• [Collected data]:

<file path="src/sv/mpd_pkg.sv">
// Shared types and constants for the marker packet deframer.
package mpd_pkg;

	localparam int DATA_W      = 8;
	localparam int MIN_FILL_W  = 6;
	localparam int INDEX_W     = 5;
	localparam int MAX_RESULTS = 32;
	localparam int CFG_IDX_W   = 2;

	localparam logic [DATA_W-1:0]     START_RST    = 8'd42;
	localparam logic [DATA_W-1:0]     END_RST      = 8'd35;
	localparam logic [MIN_FILL_W-1:0] MIN_FILL_RST = 6'd3;

	typedef enum logic [CFG_IDX_W-1:0] {
		REG_START_MARKER = 2'd0,
		REG_END_MARKER   = 2'd1,
		REG_MIN_FILL     = 2'd2
	} reg_idx_t;

	typedef enum logic [6:0] {
		ST_IDLE = 7'b0000001,
		ST_SRD  = 7'b0000010,
		ST_SCMP = 7'b0000100,
		ST_ERD  = 7'b0001000,
		ST_ELD  = 7'b0010000,
		ST_EOUT = 7'b0100000,
		ST_SPARE = 7'b1000000
	} state_t;

endpackage

</file>
<file path="src/sv/mpd_ram.sv">
// Generic single-write, single-read RAM with registered read data.
module mpd_ram #(
	parameter int WIDTH = 8,
	parameter int DEPTH = 32
) (
	input  logic                     clk,
	input  logic                     we,
	input  logic [$clog2(DEPTH)-1:0] waddr,
	input  logic [WIDTH-1:0]         wdata,
	input  logic [$clog2(DEPTH)-1:0] raddr,
	output logic [WIDTH-1:0]         rdata
);

	logic [WIDTH-1:0] mem_q [DEPTH];

	always_ff @(posedge clk) begin
		if (we) begin
			mem_q[waddr] <= wdata;
		end
		rdata <= mem_q[raddr];
	end

endmodule

</file>
<file path="src/sv/marker_packet_deframer_unit.sv">
// Marker packet deframer top level: circular byte buffer, marker search and packet output.
// Steps: an accepted end marker starts a search back from the newest byte (SRD, SCMP) until
// the start marker is found or every held byte has been read; each packet word is then read,
// loaded and offered (ERD, ELD, EOUT), and held in EOUT while the output stalls. No input
// byte is taken while a search or a packet is under way.
// Reset clears the fill count and loads the marker defaults; buffer contents stay unknown.
module marker_packet_deframer_unit #(
	parameter int BUFFER_DEPTH = 32
) (
	input  logic        clk,
	input  logic        arst_n,
	input  logic        s_tvalid,
	output logic        s_tready,
	input  logic [7:0]  s_tdata,   // [7:0] rx_byte
	output logic        m_tvalid,
	input  logic        m_tready,
	output logic [15:0] m_tdata,   // [7:0] packet_byte, [12:8] byte_index, [15:13] zero
	output logic        m_tlast,   // last_byte
	input  logic        cfg_valid,
	output logic        cfg_ready,
	input  logic [1:0]  cfg_index,
	input  logic [7:0]  cfg_data
);

	localparam int AW   = $clog2(BUFFER_DEPTH);
	localparam int CW   = $clog2(BUFFER_DEPTH + 1);
	localparam int CMPW = (CW > mpd_pkg::MIN_FILL_W) ? CW : mpd_pkg::MIN_FILL_W;

	mpd_pkg::state_t state_q;

	logic [mpd_pkg::DATA_W-1:0]     start_q;
	logic [mpd_pkg::DATA_W-1:0]     end_q;
	logic [mpd_pkg::MIN_FILL_W-1:0] min_fill_q;

	logic [AW-1:0] head_q;
	logic [CW-1:0] fill_q;
	logic [AW-1:0] newest_q;
	logic [AW-1:0] ptr_q;
	logic [AW-1:0] k_q;
	logic [AW-1:0] last_q;
	logic [AW-1:0] cnt_q;
	logic [mpd_pkg::DATA_W-1:0] out_q;

	logic                       accept;
	logic                       full;
	logic [AW:0]                tail_sum;
	logic [AW-1:0]              tail;
	logic [CW-1:0]              fill_next;
	logic                       hit_end;
	logic [mpd_pkg::DATA_W-1:0] rdata;
	logic [AW-1:0]              lastk;
	logic [AW:0]                first_sum;
	logic [AW-1:0]              first_addr;
	logic                       search_done;
	logic [31:0]                idx_ext;

	function automatic logic [AW-1:0] ptr_inc(input logic [AW-1:0] p);
		return (p == AW'(BUFFER_DEPTH - 1)) ? '0 : p + AW'(1);
	endfunction

	function automatic logic [AW-1:0] ptr_dec(input logic [AW-1:0] p);
		return (p == '0) ? AW'(BUFFER_DEPTH - 1) : p - AW'(1);
	endfunction

	assign s_tready  = (state_q == mpd_pkg::ST_IDLE);
	assign cfg_ready = 1'b1;
	assign accept    = s_tvalid && s_tready;

	assign full      = (fill_q == CW'(BUFFER_DEPTH));
	assign tail_sum  = (AW+1)'(head_q) + (AW+1)'(fill_q);
	assign tail      = (tail_sum >= (AW+1)'(BUFFER_DEPTH)) ?
	                   AW'(tail_sum - (AW+1)'(BUFFER_DEPTH)) : AW'(tail_sum);
	assign fill_next = full ? fill_q : fill_q + CW'(1);
	assign hit_end   = (CMPW'(fill_next) >= CMPW'(min_fill_q)) && (s_tdata == end_q);

	assign lastk      = (32'(k_q) > 32'(mpd_pkg::MAX_RESULTS - 1)) ?
	                    AW'(mpd_pkg::MAX_RESULTS - 1) : k_q;
	assign first_sum  = (AW+1)'(newest_q) + (AW+1)'(BUFFER_DEPTH) - (AW+1)'(lastk);
	assign first_addr = (first_sum >= (AW+1)'(BUFFER_DEPTH)) ?
	                    AW'(first_sum - (AW+1)'(BUFFER_DEPTH)) : AW'(first_sum);
	assign search_done = ((CW'(k_q) + CW'(1)) == fill_q);

	mpd_ram #(
		.WIDTH(mpd_pkg::DATA_W),
		.DEPTH(BUFFER_DEPTH)
	) u_ram (
		.clk  (clk),
		.we   (accept),
		.waddr(tail),
		.wdata(s_tdata),
		.raddr(ptr_q),
		.rdata(rdata)
	);

	always_ff @(posedge clk or negedge arst_n) begin
		if (!arst_n) begin
			start_q    <= mpd_pkg::START_RST;
			end_q      <= mpd_pkg::END_RST;
			min_fill_q <= mpd_pkg::MIN_FILL_RST;
		end else if (cfg_valid && cfg_ready) begin
			unique case (cfg_index)
				mpd_pkg::REG_START_MARKER: start_q <= cfg_data;
				mpd_pkg::REG_END_MARKER:   end_q <= cfg_data;
				mpd_pkg::REG_MIN_FILL:     min_fill_q <= cfg_data[mpd_pkg::MIN_FILL_W-1:0];
				default: ;
			endcase
		end
	end

	always_ff @(posedge clk or negedge arst_n) begin
		if (!arst_n) begin
			state_q <= mpd_pkg::ST_IDLE;
			head_q  <= '0;
			fill_q  <= '0;
		end else begin
			unique case (state_q)
				mpd_pkg::ST_IDLE: begin
					if (accept) begin
						fill_q <= fill_next;
						if (full) begin
							head_q <= ptr_inc(head_q);
						end
						if (hit_end) begin
							state_q <= mpd_pkg::ST_SRD;
						end
					end
				end
				mpd_pkg::ST_SRD: begin
					state_q <= mpd_pkg::ST_SCMP;
				end
				mpd_pkg::ST_SCMP: begin
					if (rdata == start_q) begin
						state_q <= mpd_pkg::ST_ERD;
					end else if (search_done) begin
						state_q <= mpd_pkg::ST_IDLE;
					end else begin
						state_q <= mpd_pkg::ST_SRD;
					end
				end
				mpd_pkg::ST_ERD: begin
					state_q <= mpd_pkg::ST_ELD;
				end
				mpd_pkg::ST_ELD: begin
					state_q <= mpd_pkg::ST_EOUT;
				end
				mpd_pkg::ST_EOUT: begin
					if (m_tready) begin
						if (cnt_q == last_q) begin
							fill_q  <= '0;
							state_q <= mpd_pkg::ST_IDLE;
						end else begin
							state_q <= mpd_pkg::ST_ERD;
						end
					end
				end
				default: state_q <= mpd_pkg::ST_IDLE;
			endcase
		end
	end

	always_ff @(posedge clk) begin
		unique case (state_q)
			mpd_pkg::ST_IDLE: begin
				newest_q <= tail;
				ptr_q    <= tail;
				k_q      <= '0;
			end
			mpd_pkg::ST_SCMP: begin
				if (rdata == start_q) begin
					ptr_q  <= first_addr;
					last_q <= lastk;
					cnt_q  <= '0;
				end else begin
					ptr_q <= ptr_dec(ptr_q);
					k_q   <= k_q + AW'(1);
				end
			end
			mpd_pkg::ST_ELD: begin
				out_q <= rdata;
			end
			mpd_pkg::ST_EOUT: begin
				if (m_tready) begin
					ptr_q <= ptr_inc(ptr_q);
					cnt_q <= cnt_q + AW'(1);
				end
			end
			default: ;
		endcase
	end

	assign idx_ext  = 32'(cnt_q);
	assign m_tvalid = (state_q == mpd_pkg::ST_EOUT);
	assign m_tlast  = (cnt_q == last_q);
	assign m_tdata  = {3'b000, idx_ext[mpd_pkg::INDEX_W-1:0], out_q};

endmodule

</file>
<file path="config.mk">
export PLATFORM = sky130hd
export DESIGN_NAME = marker_packet_deframer_unit
export DESIGN_NICKNAME = d
export VERILOG_FILES = /design/src/sv/mpd_pkg.sv /design/src/sv/mpd_ram.sv /design/src/sv/marker_packet_deframer_unit.sv
export SDC_FILE = /design/constraint.sdc
export NUM_CORES = 1
export LEC_CHECK = 0
export BUFFER_PORTS_ARGS = -buffer_cell sky130_fd_sc_hd__buf_4
export CAP_MARGIN = 20
export CORE_ASPECT_RATIO = 0.6
export CORE_MARGIN = 4
export CORE_UTILIZATION = 45
export DETAILED_ROUTE_END_ITERATION = 10
export PLACE_DENSITY = 0.72
export SYNTH_ARGS = -nofsm -noshare
export SYNTH_HDL_FRONTEND = slang
export SYNTH_SLANG_ARGS = --single-unit
</file>
<file path="constraint.sdc">
create_clock -name clk -period 4.34 [get_ports clk]
set_input_delay 0.868 -clock clk [delete_from_list [all_inputs] [get_ports clk]]
set_output_delay 0.868 -clock clk [all_outputs]
set_load 0.01 [all_outputs]
</file>
# [Word level (Yosys, flattened, before mapping)]
# Memories as Yosys holds them, arrays and structs flattened. A register that Yosys moved wholly into a read port is not among the register bits.
# Cells that the tools add are included.
[classes] n_addsub=12 order_cmp=3 n_eq_ne=21 muxes=27 n_reduce_logical=18
[ops] cell="5-bit 2-to-1 mux" count=10
[ops] cell="7-bit one-hot mux with 6 select lines" count=1
[ops] cell="6-bit 2-to-1 mux" count=4
[ops] cell="7-bit 2-to-1 mux" count=3
[ops] cell="5-bit by 1-bit adder with 5-bit output (second input constant)" count=4
[ops] cell="5-bit one-hot mux with 2 select lines" count=2
[ops] cell="8-bit == test" count=2
[ops] cell="5-bit one-hot mux with 3 select lines" count=1
[ops] cell="5-bit by 1-bit subtractor with 5-bit output (second input constant)" count=3
[ops] cell="6-bit >= comparator (second input constant)" count=2
[ops] cell="6-bit one-hot mux with 2 select lines" count=1
[ops] cell="2-bit AND reduction" count=6
[ops] cell="5-bit == test (second input constant)" count=2
[ops] cell="3-bit AND reduction" count=3
[ops] cell="4-bit 2-to-1 mux" count=2
[ops] cell="2-bit by 1-bit inequality test with 1-bit output (second input constant)" count=4
[ops] cell="7-bit by 1-bit == test with 1-bit output (second input constant)" count=1
[ops] cell="7-bit by 2-bit == test with 1-bit output (second input constant)" count=1
[ops] cell="7-bit by 3-bit == test with 1-bit output (second input constant)" count=1
[ops] cell="7-bit by 4-bit == test with 1-bit output (second input constant)" count=1
[ops] cell="7-bit by 5-bit == test with 1-bit output (second input constant)" count=1
[ops] cell="7-bit by 6-bit == test with 1-bit output (second input constant)" count=1
[ops] cell="5-bit by 1-bit adder with 6-bit output (second input constant)" count=1
[ops] cell="5-bit by 6-bit adder with 6-bit output" count=1
[ops] cell="other kinds (18)" count=23
[word_totals] register_bits=73 mem_bits_rw=256 in_bits=23 out_inout_bits=20 mem_count=1
[memory_table] name="u_ram.mem_q" depth=32 width=8 rd=1 rd_clocked_by_memory_dff=1 wr=1 line="mpd_ram.sv:14" rtl="logic [WIDTH-1:0] mem_q [DEPTH];"

# [Longest topological paths before layout]
[logic_depth] word_depth=7 mapped_depth=11

# [Cells and area by module]
# Synthesis repeated with hierarchy kept, for this count alone.
[hier_totals] cells_unflattened=768 hier_area_um2=14099.8
[by_module_without_submodules] mod="mpd_ram" n_inst=1 cells_each=417 area_per_inst_um2=10053.4
[by_module_without_submodules] mod="marker_packet_deframer_unit" n_inst=1 cells_each=351 area_per_inst_um2=4046.4

# [Least setup slack after synthesis]
# Ideal clock, no wire load.
[synth_path] path_kind="register to register" from="register fill_q[0]" to="memory u_ram.mem_q[18][0] (enable)" arrival_time_ns=2.251 required_ns=3.969 path_slack_ns=1.718 path_stages_with_launch=9 path_buffers=0 cell_sequence="dfrtp_1 > ha_1 > fa_1 > a21o_1 > a21oi_1 > xnor2_1 > nor2b_1 > nand2_1 > nor2_1"
[synth_between] elab_chain_cells=3
[synth_lines] element="start: declaration" line="marker_packet_deframer_unit.sv:36" rtl="logic [CW-1:0] fill_q;"
[synth_lines] element="start signal: assignment" line="marker_packet_deframer_unit.sv:119" rtl="fill_q <= fill_next;"
[synth_lines] element="5-bit by 6-bit adder with 6-bit output (*)" line="marker_packet_deframer_unit.sv:70" rtl="assign tail_sum = (AW+1)'(head_q) + (AW+1)'(fill_q);"
[synth_lines] element="5-bit by 1-bit subtractor with 5-bit output or 6-bit >= comparator (tied branches)" line="marker_packet_deframer_unit.sv:72, marker_packet_deframer_unit.sv:71"
[synth_lines] element="5-bit 2-to-1 mux (*)" line="marker_packet_deframer_unit.sv:71" rtl="assign tail = (tail_sum >= (AW+1)'(BUFFER_DEPTH)) ?"
[synth_lines] element="named net tail[4]" line="marker_packet_deframer_unit.sv:47" rtl="logic [AW-1:0] tail;"
[synth_lines] element="end: declaration" line="mpd_ram.sv:14"
# The timed path passes the listed nets; every way through them passes the cells marked *.

# [Final worst setup path]
[layout_path] from="register state_q[2]" to="memory u_ram.mem_q[24][2] (enable)"
[layout_between] elab_chain_cells=4
[layout_lines] element="start: declaration" line="marker_packet_deframer_unit.sv:29" rtl="mpd_pkg::state_t state_q;"
[layout_lines] element="start signal: assignment" line="marker_packet_deframer_unit.sv:112" rtl="state_q <= mpd_pkg::ST_IDLE;"
[layout_lines] element="start signal: assignment" line="marker_packet_deframer_unit.sv:124" rtl="state_q <= mpd_pkg::ST_SRD;"
[layout_lines] element="start signal: assignment" line="marker_packet_deframer_unit.sv:129" rtl="state_q <= mpd_pkg::ST_SCMP;"
[layout_lines] element="7-bit by 1-bit == test with 1-bit output" line="marker_packet_deframer_unit.sv:65" rtl="assign s_tready = (state_q == mpd_pkg::ST_IDLE);"
[layout_lines] element="1-bit logical AND" line="marker_packet_deframer_unit.sv:67" rtl="assign accept = s_tvalid && s_tready;"
[layout_lines] element="1-bit 2-to-1 mux" line="mpd_ram.sv:17" rtl="if (we) begin"
[layout_lines] element="1-bit 2-to-1 mux (implied by the code)" line="mpd_ram.sv:18" rtl="mem_q[waddr] <= wdata;"
# No other way between the ends.

==> impl_summary.log <==
[metrics] Seq cells post-synth: around 340
[metrics] startpoint type of the worst setup path: flop
[metrics] category of the critical setup timing path: reg -> reg
[metrics] share of power burned in the clock network: 24.3%
[metrics] result of the run: completed
[metrics] fmax: 305 MHz
[metrics] share of the clock period used by the worst path: about 76%
[metrics] residual antenna-violating net count after detailed routing: 0
[metrics] CTS Root Cell: sky130_fd_sc_hd__clkbuf_16
[metrics] layout-stage area growth over the synthesis result: 11.7%
[metrics] worst r2r src: state_q[2]$_DFFE_PN0P_
[metrics] commonest non-fill, non-tap cell in the layout: sky130_fd_sc_hd__edfxtp_1
[metrics] Comb power frac: between 30% and 40%
[metrics] initial core utilization: 46.3%
[metrics] Total Wirelength: 32.1 mm
[metrics] share of total power consumed by net switching: 32.2%
[metrics] TritonCTS clock tree: built
[metrics] max_cap viols: 0
[metrics] Hold-fix buffers, CTS: 0
[metrics] maximum number of pins on one net before global-route repair: slightly below 70
[metrics] worst slew slack as a fraction of its limit: 32.9%
[metrics] RD Place Congestion: 0.843
[metrics] average footprint of a synthesized cell: 18.1 sq um
[metrics] all-layer global routing usage: 19.0%
[metrics] critical path data required time: around 4500 ps
[metrics] via count: 7441
[metrics] initial antenna violation count: 0
[metrics] primary flip-flop cell chosen by synthesis mapping: sky130_fd_sc_hd__edfxtp_1
[metrics] Post-layout nets: 877
[metrics] post-layout instance count excluding filler cells: 1256
[metrics] estimated wirelength of the detail-placed design: approximately 21 mm
[metrics] unrepaired setup endpoints after global routing: false
[metrics] post-synthesis cell area: 14000 sq um
[metrics] number of buffers between clock root and the deepest sink: 3
[metrics] total die area: 34200 sq um
[metrics] number of filler instances in the final layout: 2393
[metrics] DR DRC count: 0
[metrics] overflow left after global routing: 0
[metrics] depth of the CTS H-tree: 1
[metrics] Final Max Tran Viols: 0
[metrics] Fin Setup TNS: 0 ps
[metrics] number of global-route vias before repair: between 7000 and 8000
[metrics] post-synthesis cell count: between 700 and 800
[metrics] final count of negative-setup-slack endpoints: 0
[metrics] clock insertion delay at the later pin of the skew report: 560 ps
[metrics] Critical Path AT: 3450 ps
[metrics] Worst setup EP type: flop
[metrics] FF-to-FF path depth: 6
[metrics] synth warn: 0
[metrics] number of design-rule violations left by the first detailed-router iteration: between 1000 and 1500
[metrics] leakage power: 0.00527 uW
[metrics] Hold Vio Cnt, Final: 0
[metrics] via-per-instance ratio: 5.92
[metrics] Final Critical Period: about 3300 ps
[metrics] fraction of the yosys area taken by sequential cells: between 60 and 70%
[metrics] cell-internal power: 6860 uW
[metrics] Die Span X: 236 microns
[metrics] Post-CTS Resized: 0
[metrics] highest-count cells in the layout ignoring fill and taps: 289 x sky130_fd_sc_hd__edfxtp_1, 80 x sky130_fd_sc_hd__mux4_2, 53 x sky130_fd_sc_hd__nor2_1, 51 x sky130_fd_sc_hd__buf_4, 32 x sky130_fd_sc_hd__mux2_2
[metrics] number of iterations in the first detailed-routing pass: 5
[metrics] number of enable-type register cells in the synthesized netlist: between 200 and 300
[metrics] Wirelength per Cell: 25.5 microns
[metrics] worst min-delay path category: in -> async
[metrics] total setup buffers inserted after CTS: 0
[metrics] proportion of layout cells with a drive suffix above 1: 25.1%
[metrics] register-to-register setup slack: 1060 ps
[metrics] reg-to-reg endpoint: u_ram.mem_q[24][2]$_DFFE_PP_
[metrics] clock transition at the registers of the reported paths: 60 ps
[metrics] area occupied by multi-input gates: 3980 sq um
[metrics] number of distinct library cells after synthesis: 55
[metrics] Port Buffers: 38
[metrics] total net switching power: 3260 uW
[metrics] clock skew: 18.9 ps
[metrics] core region area: 30300 sq um
[metrics] Max Fanout on Critical Path: 17
[metrics] PwrDens: 646 nW/um^2
[metrics] wire length of the first global-routing pass: 47.8 mm
[metrics] worst hold slack after final layout: 295 ps
[metrics] diode count: 0
[metrics] sequential fraction of design power: 43.6%
[metrics] Inst Count DP: 1206
[metrics] Site Rows: 49
[metrics] clock buffers created by TritonCTS: 29
[metrics] asr flop ratio synth: 11.6%
[metrics] sink count of the clock tree: 336
[metrics] number of top-level pins: 43
[metrics] slew at the pin closest to its max-slew limit: 1010 ps
[metrics] largest vdd supply drop: 0.000396 V
[metrics] Storage cell area: around 10000 sq um
[metrics] die extent in y: 145 microns
==> through the flow <==
step / setup WS, ps / power (uW) / cell area, sq um / util, %
2_1_floorplan: 1720 / 6580 / 14000 / -
3_3_place_gp: 1210 / 7640 / 14800 / 48.8
3_5_place_dp: 1110 / 7660 / 14800 / 48.8
4_1_cts: 1050 / 10100 / 15700 / 51.7
5_1_grt: 737 / 10600 / 15700 / 51.7
6_report: 1060 / 10100 / 15700 / 51.7
==> layout make-up <==
class | instances | share of cell area [%]
multi-input combinational | 386 | 25.4
inverter | 24 | 0.575
clock inverter | 9 | 0.439
clock buffer | 41 | 5.11
sequential | 336 | 62.7
timing repair buffer | 52 | 2.57
tap | 408 | 3.26
==> sequential cells by signal, summed over array words and instances, names as in the netlist <==
register and flops:
ptr_q 5, last_q 5, min_fill_q 6, u_ram.rdata 8, start_q 8, k_q 5, fill_q 6, out_q 8
newest_q 5, head_q 5, end_q 8, state_q 6, u_ram.mem_q 256, cnt_q 5
==> worst max-delay path by stage <==
stage	from	endpoint	slack [ps]	depth (start not counted)
after floorplan	fill_q[0]$_DFFE_PN0P_	u_ram.mem_q[18][0]$_DFFE_PP_	1720	8
after global routing	fill_q[3]$_DFFE_PN0P_	state_q[0]$_DFFE_PN1P_	740	10
after global placement	state_q[2]$_DFFE_PN0P_	u_ram.mem_q[24][6]$_DFFE_PP_	1210	6
final	state_q[2]$_DFFE_PN0P_	u_ram.mem_q[24][2]$_DFFE_PP_	1060	6
after CTS	head_q[0]$_DFFE_PN0P_	u_ram.mem_q[17][2]$_DFFE_PP_	1050	8
after detailed placement	fill_q[0]$_DFFE_PN0P_	u_ram.mem_q[17][6]$_DFFE_PP_	1110	8
==> synthesized netlist by cell type (2+ instances only) <==
library cell / n / area share, %
sky130_fd_sc_hd__edfxtp_1: 289 / 62
sky130_fd_sc_hd__mux4_2: 80 / 13
sky130_fd_sc_hd__nor2_1: 53 / 1.4
sky130_fd_sc_hd__mux2_2: 32 / 2.6
sky130_fd_sc_hd__dfrtp_1: 30 / 5.3
sky130_fd_sc_hd__xnor2_1: 29 / 1.8
sky130_fd_sc_hd__ha_1: 23 / 2.0
sky130_fd_sc_hd__inv_1: 23 / 0.61
sky130_fd_sc_hd__nand2_1: 22 / 0.59
sky130_fd_sc_hd__xor2_1: 18 / 1.1
sky130_fd_sc_hd__a21oi_1: 17 / 0.61
sky130_fd_sc_hd__o21ai_0: 16 / 0.57
sky130_fd_sc_hd__nand3_1: 14 / 0.50
sky130_fd_sc_hd__buf_1: 9 / 0.24
sky130_fd_sc_hd__dfstp_2: 9 / 1.7
sky130_fd_sc_hd__nor3_1: 9 / 0.32
sky130_fd_sc_hd__clkbuf_1: 8 / 0.21
sky130_fd_sc_hd__dfxtp_1: 8 / 1.1
sky130_fd_sc_hd__buf_2: 7 / 0.25
sky130_fd_sc_hd__nand4_1: 7 / 0.31
sky130_fd_sc_hd__a21o_1: 5 / 0.27
sky130_fd_sc_hd__nand2b_1: 5 / 0.22
sky130_fd_sc_hd__buf_4: 4 / 0.21
sky130_fd_sc_hd__nor4_1: 4 / 0.18
sky130_fd_sc_hd__or3_1: 4 / 0.18
sky130_fd_sc_hd__a211oi_1: 3 / 0.16
sky130_fd_sc_hd__and2_1: 3 / 0.13
sky130_fd_sc_hd__and3_1: 3 / 0.13
sky130_fd_sc_hd__nor2b_1: 3 / 0.13
sky130_fd_sc_hd__nor3b_1: 3 / 0.16
sky130_fd_sc_hd__a2111oi_0: 2 / 0.12
sky130_fd_sc_hd__a211o_1: 2 / 0.12
sky130_fd_sc_hd__a22o_1: 2 / 0.12
sky130_fd_sc_hd__a32o_1: 2 / 0.14
sky130_fd_sc_hd__buf_6: 2 / 0.16
sky130_fd_sc_hd__conb_1: 2 / 0.053
sky130_fd_sc_hd__fa_1: 2 / 0.29
sky130_fd_sc_hd__nand3b_1: 2 / 0.11
sky130_fd_sc_hd__nand4b_1: 2 / 0.12
==> kinds of logic after synthesis <==
family,count (synthesis),share of synthesized area (%)
fa+ha+maj,26,2.41
simple gates,140,4.90
buf+inv,54,1.72
mux,112,15.4
flops,336,70.0
compound gates,57,2.61
xor+xnor,47,2.93
other cells,2,0.0535
==> power groups by stage <==
stage	Clock [uW]	Sequential [uW]	Combinational (uW)
2_1_floorplan	0	4280	2300
3_3_place_gp	0	4470	3170
3_5_place_dp	0	4470	3190
4_1_cts	2490	4410	3220
5_1_grt	2640	4460	3500
6_report	2460	4420	3250
==> worst max-delay path: stages, from the launching register on <==
cell	delay [ps]
sky130_fd_sc_hd__dfrtp_1	430
sky130_fd_sc_hd__or4_1	610
sky130_fd_sc_hd__nor3b_2	190
sky130_fd_sc_hd__buf_4	250
sky130_fd_sc_hd__nand2_1	130
sky130_fd_sc_hd__or3_1	570
sky130_fd_sc_hd__nor2_1	710
==> routing by layer <==
metal,GRT usage (%),up-vias,wire length [microns]
met1,32.0,3798,15200
met5,1.65,-,80
met3,6.33,43,4050
met2,23.6,437,12300
li1,-,3161,-
met4,2.90,2,444
Power figures use the tool's default switching activity.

• [Task to carry out]:
Starting with the line that holds "[metrics] via-per-instance ratio: 5.92" and ending with the line that holds "[metrics] core region area: 30300 sq um", retype every line in the data above exactly, and nothing else.

• [Solution to the problem]:
[metrics] via-per-instance ratio: 5.92
[metrics] Final Critical Period: about 3300 ps
[metrics] fraction of the yosys area taken by sequential cells: between 60 and 70%
[metrics] cell-internal power: 6860 uW
[metrics] Die Span X: 236 microns
[metrics] Post-CTS Resized: 0
[metrics] highest-count cells in the layout ignoring fill and taps: 289 x sky130_fd_sc_hd__edfxtp_1, 80 x sky130_fd_sc_hd__mux4_2, 53 x sky130_fd_sc_hd__nor2_1, 51 x sky130_fd_sc_hd__buf_4, 32 x sky130_fd_sc_hd__mux2_2
[metrics] number of iterations in the first detailed-routing pass: 5
[metrics] number of enable-type register cells in the synthesized netlist: between 200 and 300
[metrics] Wirelength per Cell: 25.5 microns
[metrics] worst min-delay path category: in -> async
[metrics] total setup buffers inserted after CTS: 0
[metrics] proportion of layout cells with a drive suffix above 1: 25.1%
[metrics] register-to-register setup slack: 1060 ps
[metrics] reg-to-reg endpoint: u_ram.mem_q[24][2]$_DFFE_PP_
[metrics] clock transition at the registers of the reported paths: 60 ps
[metrics] area occupied by multi-input gates: 3980 sq um
[metrics] number of distinct library cells after synthesis: 55
[metrics] Port Buffers: 38
[metrics] total net switching power: 3260 uW
[metrics] clock skew: 18.9 ps
[metrics] core region area: 30300 sq um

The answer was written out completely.